Congress transfers legislative authority to agencies under the delegation doctrine. Rulemaking is one of the main functions of agencies. Administrative rules (also known as regulations) are adopted by agencies and considered primary legal authority. The process of rule making is governed by the Administrative Procedure Act and requires the publication of proposed rules, a period for comment, participation in decision making, and the adoption and publication of final rules.
Federal regulations can located in many ways, such as using references in secondary sources and through cross-references from statutes to regulations in an annotated code. Individual agency websites are also generally excellent places to find their relevant regulations and proposed regulations. In addition, several reliable online sources can be searched in various ways. These sources include the large commercial database vendors (passwords required), LexisNexis, Westlaw and Bloomberg, and federal government has several free resources the research can use to find regulations, including FDSys, Regulations.gov, eCFR, and Congress.gov.

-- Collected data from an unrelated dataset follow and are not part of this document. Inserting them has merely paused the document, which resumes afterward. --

File: src/rtl/muldiv_hilo_ctrl.sv
// Multiply/divide sequencer and owner of the HI/LO registers.
//
// state | meaning
// ------+-------------------------------------------------------------
// IDLE  | waiting; starts mult/div, performs mthi/mtlo in one edge
// MUL   | product formed from latched operands, written at exit edge
// DIV   | restoring divider, one quotient bit per cycle (cnt 0..31)
// DONE  | result visible, stall released; returns to IDLE next edge
`timescale 1ns/1ps
module muldiv_hilo_ctrl #(
    parameter int DIV_CYCLES = 32
) (
    input  logic              clk,
    input  logic              resetn,
    muldiv_hilo_ctrl_if.slave bus
);

    localparam logic [5:0] F_MULT  = 6'b011000;
    localparam logic [5:0] F_MULTU = 6'b011001;
    localparam logic [5:0] F_DIV   = 6'b011010;
    localparam logic [5:0] F_DIVU  = 6'b011011;
    localparam logic [5:0] F_MTHI  = 6'b010001;
    localparam logic [5:0] F_MTLO  = 6'b010011;
    localparam logic [4:0] CNT_LAST = 5'(DIV_CYCLES - 1);

    typedef enum logic [1:0] {S_IDLE, S_MUL, S_DIV, S_DONE} state_t;

    state_t      state_q, state_d;
    // opa holds the multiplicand, or the shifting dividend/quotient during DIV
    logic [31:0] opa_q, opa_d;
    // opb holds the multiplier, or the divisor magnitude during DIV
    logic [31:0] opb_q, opb_d;
    logic [31:0] rem_q, rem_d;
    logic [4:0]  cnt_q, cnt_d;
    logic        sgn_q, sgn_d;
    logic        negq_q, negq_d;
    logic        negr_q, negr_d;
    logic [31:0] hi_q, hi_d;
    logic [31:0] lo_q, lo_d;

    logic        req;
    logic        is_mul;
    logic        is_div;
    logic        op_signed;
    logic        a_neg;
    logic        b_neg;
    logic [31:0] a_mag;
    logic [31:0] b_mag;
    logic [63:0] ext_a;
    logic [63:0] ext_b;
    logic [63:0] product;
    logic [32:0] trial;
    logic [32:0] diff;
    logic        ge;
    logic [31:0] rem_nxt;
    logic [31:0] quo_nxt;
    logic [31:0] quo_fix;
    logic [31:0] rem_fix;

    // Operand decode, multiplier and one restoring-divide step
    always_comb begin
        req       = bus.en & ~bus.cancel;
        is_mul    = (bus.funct == F_MULT) | (bus.funct == F_MULTU);
        is_div    = (bus.funct == F_DIV)  | (bus.funct == F_DIVU);
        op_signed = (bus.funct == F_MULT) | (bus.funct == F_DIV);
        a_neg     = (bus.funct == F_DIV) & bus.rs_val[31];
        b_neg     = (bus.funct == F_DIV) & bus.rt_val[31];
        a_mag     = a_neg ? (~bus.rs_val + 32'd1) : bus.rs_val;
        b_mag     = b_neg ? (~bus.rt_val + 32'd1) : bus.rt_val;

        // Sign- or zero-extending to 64 bits lets one unsigned multiplier serve both forms.
        ext_a   = {(sgn_q ? {32{opa_q[31]}} : 32'd0), opa_q};
        ext_b   = {(sgn_q ? {32{opb_q[31]}} : 32'd0), opb_q};
        product = ext_a * ext_b;

        trial   = {rem_q, opa_q[31]};
        diff    = trial - {1'b0, opb_q};
        ge      = (trial >= {1'b0, opb_q});
        rem_nxt = ge ? diff[31:0] : trial[31:0];
        quo_nxt = {opa_q[30:0], ge};
        quo_fix = negq_q ? (~quo_nxt + 32'd1) : quo_nxt;
        rem_fix = negr_q ? (~rem_nxt + 32'd1) : rem_nxt;
    end

    // Next-state, datapath updates and stall/busy
    always_comb begin
        state_d   = state_q;
        opa_d     = opa_q;
        opb_d     = opb_q;
        rem_d     = rem_q;
        cnt_d     = cnt_q;
        sgn_d     = sgn_q;
        negq_d    = negq_q;
        negr_d    = negr_q;
        hi_d      = hi_q;
        lo_d      = lo_q;
        bus.stall = 1'b0;

        unique case (state_q)
            S_IDLE: begin
                if (req && is_mul) begin
                    bus.stall = 1'b1;
                    opa_d     = bus.rs_val;
                    opb_d     = bus.rt_val;
                    sgn_d     = op_signed;
                    state_d   = S_MUL;
                end else if (req && is_div) begin
                    bus.stall = 1'b1;
                    opa_d     = a_mag;
                    opb_d     = b_mag;
                    rem_d     = 32'd0;
                    cnt_d     = 5'd0;
                    sgn_d     = op_signed;
                    negq_d    = a_neg ^ b_neg;
                    negr_d    = a_neg;
                    state_d   = S_DIV;
                end else if (req && bus.funct == F_MTHI) begin
                    hi_d = bus.rs_val;
                end else if (req && bus.funct == F_MTLO) begin
                    lo_d = bus.rs_val;
                end
            end
            S_MUL: begin
                if (bus.cancel) begin
                    state_d = S_IDLE;
                end else begin
                    bus.stall = 1'b1;
                    hi_d      = product[63:32];
                    lo_d      = product[31:0];
                    state_d   = S_DONE;
                end
            end
            S_DIV: begin
                if (bus.cancel) begin
                    state_d = S_IDLE;
                end else if (opb_q == 32'd0) begin
                    // Divide by zero leaves HI/LO untouched.
                    bus.stall = 1'b1;
                    state_d   = S_DONE;
                end else begin
                    bus.stall = 1'b1;
                    opa_d     = quo_nxt;
                    rem_d     = rem_nxt;
                    cnt_d     = cnt_q + 5'd1;
                    if (cnt_q == CNT_LAST) begin
                        lo_d    = quo_fix;
                        hi_d    = rem_fix;
                        state_d = S_DONE;
                    end
                end
            end
            S_DONE: begin
                state_d = S_IDLE;
            end
            default: begin
                state_d = S_IDLE;
            end
        endcase

        bus.busy = (state_q != S_IDLE);
        bus.hi   = hi_q;
        bus.lo   = lo_q;
    end

    // State and datapath registers with synchronous active-low reset
    always_ff @(posedge clk) begin
        if (!resetn) begin
            state_q <= S_IDLE;
            opa_q   <= 32'd0;
            opb_q   <= 32'd0;
            rem_q   <= 32'd0;
            cnt_q   <= 5'd0;
            sgn_q   <= 1'b0;
            negq_q  <= 1'b0;
            negr_q  <= 1'b0;
            hi_q    <= 32'd0;
            lo_q    <= 32'd0;
        end else begin
            state_q <= state_d;
            opa_q   <= opa_d;
            opb_q   <= opb_d;
            rem_q   <= rem_d;
            cnt_q   <= cnt_d;
            sgn_q   <= sgn_d;
            negq_q  <= negq_d;
            negr_q  <= negr_d;
            hi_q    <= hi_d;
            lo_q    <= lo_d;
        end
    end

endmodule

The Federal Register (F.R.) has been the official daily publication of the executive branch since 1936. It includes a variety of information about agency activities (such as notices, meetings, proposed and final regulations, and Presidential executive orders and proclamations). Proposed and final regulations are accompanied by extensive explanation and background about the purpose of the action and the comments received. This information is often useful in interpreting regulations, in the same way that legislative history is used to interpret statutes. For help with using the Federal Register, visit the National Archives’ tutorial page The Federal Register: What It Is and How to Use It.
The full text of the Federal Register may be found electronically through a variety of sources. The are listed below.
The Code of Federal Regulations (CFR) is the annual codification of the final rules published in theFederal Register. The CFR is divided into 50 titles that represent broad subject areas. Title 3 of the CFR contains presidential proclamations, executive orders, and other presidential documents that are required to be published in the Federal Register. Each title is revised once a year officially; the cover of each print booklet indicates the date of last revision. Electronic versions are updated more frequently. The CFR can be found online via commercial databases and freely available on government websites.
The President of the United States issues a wide variety of documents, including executive orders and proclamations, messages to Congress, agency reorganization plans, and miscellaneous speeches, remarks, and letters. Many of these materials are included in Title 3 of the Code of Federal Regulations, and are also compiled into other publications.